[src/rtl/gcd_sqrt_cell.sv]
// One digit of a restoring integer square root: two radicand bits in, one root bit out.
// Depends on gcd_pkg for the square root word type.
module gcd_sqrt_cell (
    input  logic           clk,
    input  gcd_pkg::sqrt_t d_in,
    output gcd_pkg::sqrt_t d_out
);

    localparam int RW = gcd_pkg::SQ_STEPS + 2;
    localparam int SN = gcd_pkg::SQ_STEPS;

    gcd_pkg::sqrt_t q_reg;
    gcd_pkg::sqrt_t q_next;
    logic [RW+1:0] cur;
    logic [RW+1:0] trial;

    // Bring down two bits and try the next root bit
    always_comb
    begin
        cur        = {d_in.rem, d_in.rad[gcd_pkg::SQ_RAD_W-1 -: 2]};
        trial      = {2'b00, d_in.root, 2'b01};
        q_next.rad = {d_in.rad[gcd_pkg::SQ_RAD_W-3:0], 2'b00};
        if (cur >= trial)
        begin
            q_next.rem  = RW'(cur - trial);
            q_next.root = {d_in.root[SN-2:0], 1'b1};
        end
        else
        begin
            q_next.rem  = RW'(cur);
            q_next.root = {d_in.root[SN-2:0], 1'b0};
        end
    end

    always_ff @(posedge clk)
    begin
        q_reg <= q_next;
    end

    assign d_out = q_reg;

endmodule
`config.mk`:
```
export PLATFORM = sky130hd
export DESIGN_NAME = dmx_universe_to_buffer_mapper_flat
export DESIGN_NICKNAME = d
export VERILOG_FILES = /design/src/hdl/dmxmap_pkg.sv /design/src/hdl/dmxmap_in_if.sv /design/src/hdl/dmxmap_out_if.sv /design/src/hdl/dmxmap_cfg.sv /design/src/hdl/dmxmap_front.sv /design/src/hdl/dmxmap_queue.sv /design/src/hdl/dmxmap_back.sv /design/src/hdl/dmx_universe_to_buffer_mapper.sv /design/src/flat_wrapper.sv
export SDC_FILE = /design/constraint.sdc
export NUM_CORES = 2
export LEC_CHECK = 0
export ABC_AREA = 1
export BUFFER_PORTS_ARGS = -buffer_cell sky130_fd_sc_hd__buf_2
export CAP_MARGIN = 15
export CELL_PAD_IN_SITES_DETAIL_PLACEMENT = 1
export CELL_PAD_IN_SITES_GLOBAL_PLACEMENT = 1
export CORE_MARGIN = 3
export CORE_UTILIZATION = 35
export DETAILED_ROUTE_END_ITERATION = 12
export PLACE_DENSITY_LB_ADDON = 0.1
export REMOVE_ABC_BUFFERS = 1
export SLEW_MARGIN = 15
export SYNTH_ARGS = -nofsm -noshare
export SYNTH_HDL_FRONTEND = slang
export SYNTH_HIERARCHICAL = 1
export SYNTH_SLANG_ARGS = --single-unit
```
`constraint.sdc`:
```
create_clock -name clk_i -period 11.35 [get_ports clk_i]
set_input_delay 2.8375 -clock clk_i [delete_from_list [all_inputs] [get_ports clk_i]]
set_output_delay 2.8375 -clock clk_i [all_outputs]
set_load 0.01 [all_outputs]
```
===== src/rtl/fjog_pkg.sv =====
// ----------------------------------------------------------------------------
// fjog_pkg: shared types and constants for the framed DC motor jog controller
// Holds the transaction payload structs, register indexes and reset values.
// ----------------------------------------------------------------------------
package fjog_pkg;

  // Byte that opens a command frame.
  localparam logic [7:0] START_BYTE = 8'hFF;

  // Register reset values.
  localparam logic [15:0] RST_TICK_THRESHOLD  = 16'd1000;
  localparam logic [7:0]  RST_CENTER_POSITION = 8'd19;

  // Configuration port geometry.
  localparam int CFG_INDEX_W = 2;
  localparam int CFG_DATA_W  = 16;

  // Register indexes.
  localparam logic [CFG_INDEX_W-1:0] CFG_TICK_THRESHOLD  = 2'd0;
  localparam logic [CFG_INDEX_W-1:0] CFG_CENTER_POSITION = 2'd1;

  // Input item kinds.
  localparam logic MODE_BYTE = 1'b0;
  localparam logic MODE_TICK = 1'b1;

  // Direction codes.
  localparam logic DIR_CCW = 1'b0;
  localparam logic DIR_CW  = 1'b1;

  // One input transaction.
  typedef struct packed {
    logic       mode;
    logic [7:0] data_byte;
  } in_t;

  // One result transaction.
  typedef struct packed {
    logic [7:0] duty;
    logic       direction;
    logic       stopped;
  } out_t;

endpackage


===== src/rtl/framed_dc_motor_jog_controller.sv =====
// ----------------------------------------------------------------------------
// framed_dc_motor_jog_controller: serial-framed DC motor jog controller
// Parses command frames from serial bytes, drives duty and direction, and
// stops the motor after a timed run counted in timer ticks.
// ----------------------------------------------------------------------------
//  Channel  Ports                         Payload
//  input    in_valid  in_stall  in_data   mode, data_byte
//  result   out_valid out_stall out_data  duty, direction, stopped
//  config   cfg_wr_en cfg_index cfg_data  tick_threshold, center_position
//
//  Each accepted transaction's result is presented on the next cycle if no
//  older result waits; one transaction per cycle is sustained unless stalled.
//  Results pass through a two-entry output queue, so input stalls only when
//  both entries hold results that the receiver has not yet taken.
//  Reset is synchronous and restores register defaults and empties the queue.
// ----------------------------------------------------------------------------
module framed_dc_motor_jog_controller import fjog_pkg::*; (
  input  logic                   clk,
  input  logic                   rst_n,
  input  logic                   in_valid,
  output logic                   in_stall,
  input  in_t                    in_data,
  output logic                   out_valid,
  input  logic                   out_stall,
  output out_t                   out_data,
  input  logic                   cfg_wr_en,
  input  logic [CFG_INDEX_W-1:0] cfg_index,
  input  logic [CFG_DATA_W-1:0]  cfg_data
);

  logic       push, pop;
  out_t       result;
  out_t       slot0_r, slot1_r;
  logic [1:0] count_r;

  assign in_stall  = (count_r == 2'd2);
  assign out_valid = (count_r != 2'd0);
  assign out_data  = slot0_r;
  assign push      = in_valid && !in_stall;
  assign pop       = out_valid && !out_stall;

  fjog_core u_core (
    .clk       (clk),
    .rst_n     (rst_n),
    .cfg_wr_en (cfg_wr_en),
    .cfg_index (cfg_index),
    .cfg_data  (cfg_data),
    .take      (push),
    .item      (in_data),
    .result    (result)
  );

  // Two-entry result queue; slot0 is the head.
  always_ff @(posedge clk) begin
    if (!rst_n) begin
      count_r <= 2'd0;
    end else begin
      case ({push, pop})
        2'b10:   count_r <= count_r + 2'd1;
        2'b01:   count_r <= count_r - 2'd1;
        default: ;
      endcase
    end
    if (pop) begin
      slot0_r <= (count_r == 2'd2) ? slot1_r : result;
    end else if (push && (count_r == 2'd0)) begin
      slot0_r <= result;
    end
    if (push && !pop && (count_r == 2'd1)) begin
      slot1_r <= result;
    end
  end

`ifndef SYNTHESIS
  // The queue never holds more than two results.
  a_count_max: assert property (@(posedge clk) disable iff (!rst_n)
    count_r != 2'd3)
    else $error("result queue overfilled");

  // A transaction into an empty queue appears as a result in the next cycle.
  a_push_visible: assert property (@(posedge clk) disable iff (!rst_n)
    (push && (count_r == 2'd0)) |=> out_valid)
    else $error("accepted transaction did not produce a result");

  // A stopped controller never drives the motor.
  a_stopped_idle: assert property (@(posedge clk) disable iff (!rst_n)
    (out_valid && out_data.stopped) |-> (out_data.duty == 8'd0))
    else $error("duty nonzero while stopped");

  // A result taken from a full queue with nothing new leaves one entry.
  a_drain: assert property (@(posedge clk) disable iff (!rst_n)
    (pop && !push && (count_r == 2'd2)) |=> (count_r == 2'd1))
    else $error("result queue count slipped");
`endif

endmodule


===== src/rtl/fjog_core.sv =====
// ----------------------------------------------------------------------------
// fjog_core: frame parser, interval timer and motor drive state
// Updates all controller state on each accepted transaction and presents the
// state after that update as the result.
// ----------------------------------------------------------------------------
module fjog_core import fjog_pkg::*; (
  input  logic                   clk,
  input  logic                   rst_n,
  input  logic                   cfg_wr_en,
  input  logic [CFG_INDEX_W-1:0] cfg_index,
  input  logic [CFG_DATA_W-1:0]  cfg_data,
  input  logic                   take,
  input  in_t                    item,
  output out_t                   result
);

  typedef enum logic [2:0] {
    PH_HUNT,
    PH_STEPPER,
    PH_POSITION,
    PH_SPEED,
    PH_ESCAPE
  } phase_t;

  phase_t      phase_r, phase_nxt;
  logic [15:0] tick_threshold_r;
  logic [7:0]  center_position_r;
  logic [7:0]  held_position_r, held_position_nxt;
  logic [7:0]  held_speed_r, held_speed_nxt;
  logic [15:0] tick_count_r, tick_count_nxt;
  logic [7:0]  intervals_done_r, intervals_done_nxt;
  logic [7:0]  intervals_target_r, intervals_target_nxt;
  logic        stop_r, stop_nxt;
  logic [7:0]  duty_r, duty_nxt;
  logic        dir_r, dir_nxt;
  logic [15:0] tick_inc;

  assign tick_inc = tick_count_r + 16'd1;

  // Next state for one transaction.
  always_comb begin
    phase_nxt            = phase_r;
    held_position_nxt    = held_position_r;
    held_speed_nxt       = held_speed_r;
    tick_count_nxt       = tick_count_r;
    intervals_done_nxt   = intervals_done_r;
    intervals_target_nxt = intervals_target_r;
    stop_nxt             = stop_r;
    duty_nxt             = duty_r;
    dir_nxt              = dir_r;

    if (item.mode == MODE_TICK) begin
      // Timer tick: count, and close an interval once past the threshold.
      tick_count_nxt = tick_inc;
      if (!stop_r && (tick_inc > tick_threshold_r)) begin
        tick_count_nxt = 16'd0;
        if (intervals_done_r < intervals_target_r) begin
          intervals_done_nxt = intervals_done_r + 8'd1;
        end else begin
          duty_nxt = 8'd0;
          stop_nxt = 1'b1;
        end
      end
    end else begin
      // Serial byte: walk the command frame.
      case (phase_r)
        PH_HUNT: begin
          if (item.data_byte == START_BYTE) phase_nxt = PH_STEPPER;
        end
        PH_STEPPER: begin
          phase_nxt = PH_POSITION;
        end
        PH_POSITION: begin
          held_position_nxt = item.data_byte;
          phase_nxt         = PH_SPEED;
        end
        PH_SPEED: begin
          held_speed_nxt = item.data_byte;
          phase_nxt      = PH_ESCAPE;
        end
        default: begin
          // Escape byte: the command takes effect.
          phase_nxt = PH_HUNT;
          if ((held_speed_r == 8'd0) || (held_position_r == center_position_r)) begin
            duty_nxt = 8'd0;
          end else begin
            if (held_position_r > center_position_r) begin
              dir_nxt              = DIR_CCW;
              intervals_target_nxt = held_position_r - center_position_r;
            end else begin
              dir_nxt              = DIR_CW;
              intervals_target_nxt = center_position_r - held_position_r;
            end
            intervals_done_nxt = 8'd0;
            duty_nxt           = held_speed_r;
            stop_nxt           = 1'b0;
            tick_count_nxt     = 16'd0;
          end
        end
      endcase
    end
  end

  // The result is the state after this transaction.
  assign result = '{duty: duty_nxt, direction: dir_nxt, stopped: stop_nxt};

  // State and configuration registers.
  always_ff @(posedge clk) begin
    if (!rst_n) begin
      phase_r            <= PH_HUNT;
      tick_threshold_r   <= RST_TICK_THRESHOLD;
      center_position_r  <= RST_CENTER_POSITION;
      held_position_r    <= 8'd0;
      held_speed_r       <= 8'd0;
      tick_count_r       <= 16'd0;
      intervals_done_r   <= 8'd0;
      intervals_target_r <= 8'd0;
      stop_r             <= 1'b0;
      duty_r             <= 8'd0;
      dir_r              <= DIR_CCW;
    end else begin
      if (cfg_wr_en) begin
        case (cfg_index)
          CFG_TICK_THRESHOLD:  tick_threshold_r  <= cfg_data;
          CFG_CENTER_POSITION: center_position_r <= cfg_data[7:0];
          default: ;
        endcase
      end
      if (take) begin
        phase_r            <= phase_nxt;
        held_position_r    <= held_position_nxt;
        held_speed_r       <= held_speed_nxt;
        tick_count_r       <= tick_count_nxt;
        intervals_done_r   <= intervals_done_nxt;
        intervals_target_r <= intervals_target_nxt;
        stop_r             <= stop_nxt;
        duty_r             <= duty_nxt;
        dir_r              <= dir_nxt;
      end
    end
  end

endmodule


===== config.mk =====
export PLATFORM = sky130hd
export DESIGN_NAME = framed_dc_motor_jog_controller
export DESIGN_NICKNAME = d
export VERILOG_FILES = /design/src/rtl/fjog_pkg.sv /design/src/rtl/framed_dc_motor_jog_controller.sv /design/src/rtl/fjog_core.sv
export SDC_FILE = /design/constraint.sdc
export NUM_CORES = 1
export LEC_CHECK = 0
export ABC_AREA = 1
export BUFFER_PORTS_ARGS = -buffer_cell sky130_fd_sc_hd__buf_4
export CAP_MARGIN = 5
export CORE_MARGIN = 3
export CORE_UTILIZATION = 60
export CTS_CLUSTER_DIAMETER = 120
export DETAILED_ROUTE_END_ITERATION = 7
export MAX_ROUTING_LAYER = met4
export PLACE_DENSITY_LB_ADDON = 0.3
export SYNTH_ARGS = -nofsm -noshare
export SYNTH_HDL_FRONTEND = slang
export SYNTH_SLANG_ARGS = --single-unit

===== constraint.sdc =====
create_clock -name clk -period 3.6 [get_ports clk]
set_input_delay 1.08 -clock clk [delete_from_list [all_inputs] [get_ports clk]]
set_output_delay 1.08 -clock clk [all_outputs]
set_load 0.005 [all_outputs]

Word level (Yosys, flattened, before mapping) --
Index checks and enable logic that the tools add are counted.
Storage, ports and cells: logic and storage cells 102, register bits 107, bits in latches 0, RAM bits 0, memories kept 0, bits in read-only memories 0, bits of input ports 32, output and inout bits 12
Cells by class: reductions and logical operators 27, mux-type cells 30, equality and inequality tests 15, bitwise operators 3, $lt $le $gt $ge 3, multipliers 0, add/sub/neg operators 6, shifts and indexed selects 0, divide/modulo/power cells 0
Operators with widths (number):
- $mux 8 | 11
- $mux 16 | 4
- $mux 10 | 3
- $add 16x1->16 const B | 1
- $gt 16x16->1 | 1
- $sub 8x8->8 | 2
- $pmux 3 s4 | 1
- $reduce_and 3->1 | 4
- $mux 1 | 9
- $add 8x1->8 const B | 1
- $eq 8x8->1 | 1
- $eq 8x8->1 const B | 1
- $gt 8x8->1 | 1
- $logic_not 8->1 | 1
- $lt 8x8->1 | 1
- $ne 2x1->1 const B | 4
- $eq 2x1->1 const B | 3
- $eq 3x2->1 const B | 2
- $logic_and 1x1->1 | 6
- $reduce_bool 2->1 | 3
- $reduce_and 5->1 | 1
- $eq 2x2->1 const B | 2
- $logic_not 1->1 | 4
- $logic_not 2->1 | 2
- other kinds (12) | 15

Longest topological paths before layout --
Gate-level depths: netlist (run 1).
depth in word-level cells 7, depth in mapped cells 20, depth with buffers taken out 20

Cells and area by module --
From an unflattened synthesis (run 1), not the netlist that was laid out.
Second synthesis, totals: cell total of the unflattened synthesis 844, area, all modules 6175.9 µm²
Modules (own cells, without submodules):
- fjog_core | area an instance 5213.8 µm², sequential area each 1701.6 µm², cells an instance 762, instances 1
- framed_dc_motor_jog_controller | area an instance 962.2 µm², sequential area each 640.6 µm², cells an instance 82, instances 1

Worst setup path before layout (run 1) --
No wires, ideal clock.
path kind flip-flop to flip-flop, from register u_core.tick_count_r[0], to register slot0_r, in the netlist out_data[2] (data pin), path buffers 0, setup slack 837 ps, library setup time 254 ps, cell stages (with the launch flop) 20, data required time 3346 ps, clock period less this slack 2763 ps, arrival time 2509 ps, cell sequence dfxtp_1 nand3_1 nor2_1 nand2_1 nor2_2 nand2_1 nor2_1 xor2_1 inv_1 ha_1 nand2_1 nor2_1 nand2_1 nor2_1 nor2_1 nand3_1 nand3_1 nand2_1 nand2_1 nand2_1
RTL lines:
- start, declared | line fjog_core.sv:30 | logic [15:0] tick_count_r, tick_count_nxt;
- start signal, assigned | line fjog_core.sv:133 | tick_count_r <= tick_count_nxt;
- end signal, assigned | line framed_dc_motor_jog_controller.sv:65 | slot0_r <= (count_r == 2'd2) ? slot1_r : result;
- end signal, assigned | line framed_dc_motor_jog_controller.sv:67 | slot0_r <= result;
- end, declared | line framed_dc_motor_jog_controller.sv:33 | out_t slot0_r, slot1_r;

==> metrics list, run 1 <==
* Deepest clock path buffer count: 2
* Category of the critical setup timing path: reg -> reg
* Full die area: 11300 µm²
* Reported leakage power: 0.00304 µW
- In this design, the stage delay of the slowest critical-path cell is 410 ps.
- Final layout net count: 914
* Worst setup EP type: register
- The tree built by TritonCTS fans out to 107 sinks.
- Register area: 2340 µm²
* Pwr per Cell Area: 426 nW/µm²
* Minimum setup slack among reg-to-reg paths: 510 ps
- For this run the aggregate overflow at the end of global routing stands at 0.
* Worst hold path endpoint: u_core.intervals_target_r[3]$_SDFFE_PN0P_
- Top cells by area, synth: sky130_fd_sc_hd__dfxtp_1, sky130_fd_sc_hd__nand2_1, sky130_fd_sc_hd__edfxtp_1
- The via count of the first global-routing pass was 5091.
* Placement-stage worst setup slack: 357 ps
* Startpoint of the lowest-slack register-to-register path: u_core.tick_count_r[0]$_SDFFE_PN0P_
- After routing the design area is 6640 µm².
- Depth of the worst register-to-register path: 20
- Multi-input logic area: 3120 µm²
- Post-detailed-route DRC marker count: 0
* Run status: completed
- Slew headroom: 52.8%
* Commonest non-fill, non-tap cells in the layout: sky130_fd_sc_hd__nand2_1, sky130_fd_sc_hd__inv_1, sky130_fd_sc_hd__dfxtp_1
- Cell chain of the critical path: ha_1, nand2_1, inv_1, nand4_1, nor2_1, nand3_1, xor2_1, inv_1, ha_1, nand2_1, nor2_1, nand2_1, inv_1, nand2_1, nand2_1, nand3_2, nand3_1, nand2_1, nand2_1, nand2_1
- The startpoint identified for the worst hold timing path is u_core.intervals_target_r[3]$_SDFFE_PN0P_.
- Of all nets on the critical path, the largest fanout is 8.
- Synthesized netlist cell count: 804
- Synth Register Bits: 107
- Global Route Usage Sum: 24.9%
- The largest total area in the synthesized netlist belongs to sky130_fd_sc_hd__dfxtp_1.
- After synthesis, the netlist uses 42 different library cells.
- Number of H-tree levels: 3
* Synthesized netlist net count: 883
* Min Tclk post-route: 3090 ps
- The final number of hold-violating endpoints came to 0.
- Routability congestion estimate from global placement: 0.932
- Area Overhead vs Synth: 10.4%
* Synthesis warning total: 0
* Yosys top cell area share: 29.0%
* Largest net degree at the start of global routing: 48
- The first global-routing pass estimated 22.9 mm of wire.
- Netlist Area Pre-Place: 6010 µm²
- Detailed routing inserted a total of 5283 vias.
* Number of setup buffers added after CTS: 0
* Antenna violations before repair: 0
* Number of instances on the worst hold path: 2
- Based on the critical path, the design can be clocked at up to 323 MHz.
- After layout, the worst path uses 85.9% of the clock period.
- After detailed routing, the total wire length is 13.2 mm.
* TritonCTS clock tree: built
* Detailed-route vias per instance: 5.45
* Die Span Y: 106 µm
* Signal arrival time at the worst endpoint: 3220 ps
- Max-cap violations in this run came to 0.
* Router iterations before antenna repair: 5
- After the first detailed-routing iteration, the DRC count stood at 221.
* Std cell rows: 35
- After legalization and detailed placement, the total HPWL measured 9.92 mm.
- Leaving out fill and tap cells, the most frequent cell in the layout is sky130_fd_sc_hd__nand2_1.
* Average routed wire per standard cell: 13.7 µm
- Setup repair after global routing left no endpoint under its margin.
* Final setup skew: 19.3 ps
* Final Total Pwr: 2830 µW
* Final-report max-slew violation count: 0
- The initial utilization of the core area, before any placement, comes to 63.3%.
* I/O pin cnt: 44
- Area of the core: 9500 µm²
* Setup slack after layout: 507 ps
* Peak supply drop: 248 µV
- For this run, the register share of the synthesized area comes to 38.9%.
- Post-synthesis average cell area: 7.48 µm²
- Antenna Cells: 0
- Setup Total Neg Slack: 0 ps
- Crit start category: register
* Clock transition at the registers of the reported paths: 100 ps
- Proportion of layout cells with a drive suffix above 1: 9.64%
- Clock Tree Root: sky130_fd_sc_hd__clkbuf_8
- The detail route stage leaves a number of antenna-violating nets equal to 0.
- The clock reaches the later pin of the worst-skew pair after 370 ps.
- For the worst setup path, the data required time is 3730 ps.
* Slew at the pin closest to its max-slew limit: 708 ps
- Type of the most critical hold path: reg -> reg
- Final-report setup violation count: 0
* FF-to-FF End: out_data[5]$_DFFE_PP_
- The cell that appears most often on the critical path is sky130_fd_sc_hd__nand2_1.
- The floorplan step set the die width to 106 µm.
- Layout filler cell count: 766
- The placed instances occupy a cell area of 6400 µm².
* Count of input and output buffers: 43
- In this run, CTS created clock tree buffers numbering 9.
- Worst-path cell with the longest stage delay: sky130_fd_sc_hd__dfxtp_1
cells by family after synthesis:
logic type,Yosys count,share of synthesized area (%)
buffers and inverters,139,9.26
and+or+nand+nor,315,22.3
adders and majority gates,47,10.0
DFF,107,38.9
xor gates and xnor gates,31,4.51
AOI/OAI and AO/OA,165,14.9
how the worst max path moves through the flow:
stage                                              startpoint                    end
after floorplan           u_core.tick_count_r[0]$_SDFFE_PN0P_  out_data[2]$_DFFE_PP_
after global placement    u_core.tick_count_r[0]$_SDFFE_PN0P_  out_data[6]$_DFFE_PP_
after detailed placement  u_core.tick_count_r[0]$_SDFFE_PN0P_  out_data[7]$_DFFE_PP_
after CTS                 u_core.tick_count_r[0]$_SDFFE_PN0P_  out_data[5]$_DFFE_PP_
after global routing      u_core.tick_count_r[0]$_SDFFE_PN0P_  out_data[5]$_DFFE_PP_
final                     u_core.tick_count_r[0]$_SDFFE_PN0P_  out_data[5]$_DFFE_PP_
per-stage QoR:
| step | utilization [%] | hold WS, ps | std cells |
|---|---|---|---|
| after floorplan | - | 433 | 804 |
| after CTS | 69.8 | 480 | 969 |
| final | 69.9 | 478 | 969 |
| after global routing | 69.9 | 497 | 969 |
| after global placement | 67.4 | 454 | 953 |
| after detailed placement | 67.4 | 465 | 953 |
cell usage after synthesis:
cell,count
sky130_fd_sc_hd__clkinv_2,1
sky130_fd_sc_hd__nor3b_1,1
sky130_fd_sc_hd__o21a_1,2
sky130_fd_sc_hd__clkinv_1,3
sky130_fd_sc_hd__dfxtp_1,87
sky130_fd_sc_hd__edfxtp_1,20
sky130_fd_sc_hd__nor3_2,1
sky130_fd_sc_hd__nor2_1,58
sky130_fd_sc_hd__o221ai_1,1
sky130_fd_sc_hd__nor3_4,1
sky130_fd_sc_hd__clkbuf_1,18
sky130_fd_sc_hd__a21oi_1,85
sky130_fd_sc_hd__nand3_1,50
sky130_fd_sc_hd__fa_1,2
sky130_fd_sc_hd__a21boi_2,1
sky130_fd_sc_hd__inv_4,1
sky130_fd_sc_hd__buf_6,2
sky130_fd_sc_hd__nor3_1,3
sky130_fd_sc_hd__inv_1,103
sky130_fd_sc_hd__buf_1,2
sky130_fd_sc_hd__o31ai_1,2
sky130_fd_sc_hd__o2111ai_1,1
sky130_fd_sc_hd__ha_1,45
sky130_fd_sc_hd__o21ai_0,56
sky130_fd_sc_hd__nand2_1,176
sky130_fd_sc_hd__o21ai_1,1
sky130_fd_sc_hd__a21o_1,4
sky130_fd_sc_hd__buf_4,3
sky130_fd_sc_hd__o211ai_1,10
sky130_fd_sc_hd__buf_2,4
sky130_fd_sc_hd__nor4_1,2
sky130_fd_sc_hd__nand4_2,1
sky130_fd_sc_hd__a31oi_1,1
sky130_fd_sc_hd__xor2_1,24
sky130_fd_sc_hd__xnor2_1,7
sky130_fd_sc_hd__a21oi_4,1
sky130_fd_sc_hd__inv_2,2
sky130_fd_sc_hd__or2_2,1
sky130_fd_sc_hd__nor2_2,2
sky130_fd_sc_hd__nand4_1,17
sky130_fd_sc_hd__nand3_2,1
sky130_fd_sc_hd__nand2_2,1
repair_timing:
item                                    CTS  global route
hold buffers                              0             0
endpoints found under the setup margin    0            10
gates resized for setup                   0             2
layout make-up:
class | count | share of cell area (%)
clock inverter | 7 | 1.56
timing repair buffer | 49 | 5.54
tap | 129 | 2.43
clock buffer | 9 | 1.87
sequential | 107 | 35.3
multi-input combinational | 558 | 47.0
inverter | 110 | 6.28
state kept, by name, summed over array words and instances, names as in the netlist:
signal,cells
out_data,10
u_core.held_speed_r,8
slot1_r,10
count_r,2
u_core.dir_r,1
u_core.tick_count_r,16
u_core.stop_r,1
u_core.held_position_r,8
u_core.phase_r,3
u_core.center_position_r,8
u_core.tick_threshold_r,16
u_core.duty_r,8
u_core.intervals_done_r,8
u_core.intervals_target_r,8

Work request —
A verbatim transcription is needed of the lines above, starting at the line with "sky130_fd_sc_hd__clkbuf_1,18" and ending at the line with "class | count | share of cell area (%)", both included, and of nothing else.

Output for this task —
sky130_fd_sc_hd__clkbuf_1,18
sky130_fd_sc_hd__a21oi_1,85
sky130_fd_sc_hd__nand3_1,50
sky130_fd_sc_hd__fa_1,2
sky130_fd_sc_hd__a21boi_2,1
sky130_fd_sc_hd__inv_4,1
sky130_fd_sc_hd__buf_6,2
sky130_fd_sc_hd__nor3_1,3
sky130_fd_sc_hd__inv_1,103
sky130_fd_sc_hd__buf_1,2
sky130_fd_sc_hd__o31ai_1,2
sky130_fd_sc_hd__o2111ai_1,1
sky130_fd_sc_hd__ha_1,45
sky130_fd_sc_hd__o21ai_0,56
sky130_fd_sc_hd__nand2_1,176
sky130_fd_sc_hd__o21ai_1,1
sky130_fd_sc_hd__a21o_1,4
sky130_fd_sc_hd__buf_4,3
sky130_fd_sc_hd__o211ai_1,10
sky130_fd_sc_hd__buf_2,4
sky130_fd_sc_hd__nor4_1,2
sky130_fd_sc_hd__nand4_2,1
sky130_fd_sc_hd__a31oi_1,1
sky130_fd_sc_hd__xor2_1,24
sky130_fd_sc_hd__xnor2_1,7
sky130_fd_sc_hd__a21oi_4,1
sky130_fd_sc_hd__inv_2,2
sky130_fd_sc_hd__or2_2,1
sky130_fd_sc_hd__nor2_2,2
sky130_fd_sc_hd__nand4_1,17
sky130_fd_sc_hd__nand3_2,1
sky130_fd_sc_hd__nand2_2,1
repair_timing:
item                                    CTS  global route
hold buffers                              0             0
endpoints found under the setup margin    0            10
gates resized for setup                   0             2
layout make-up:
class | count | share of cell area (%)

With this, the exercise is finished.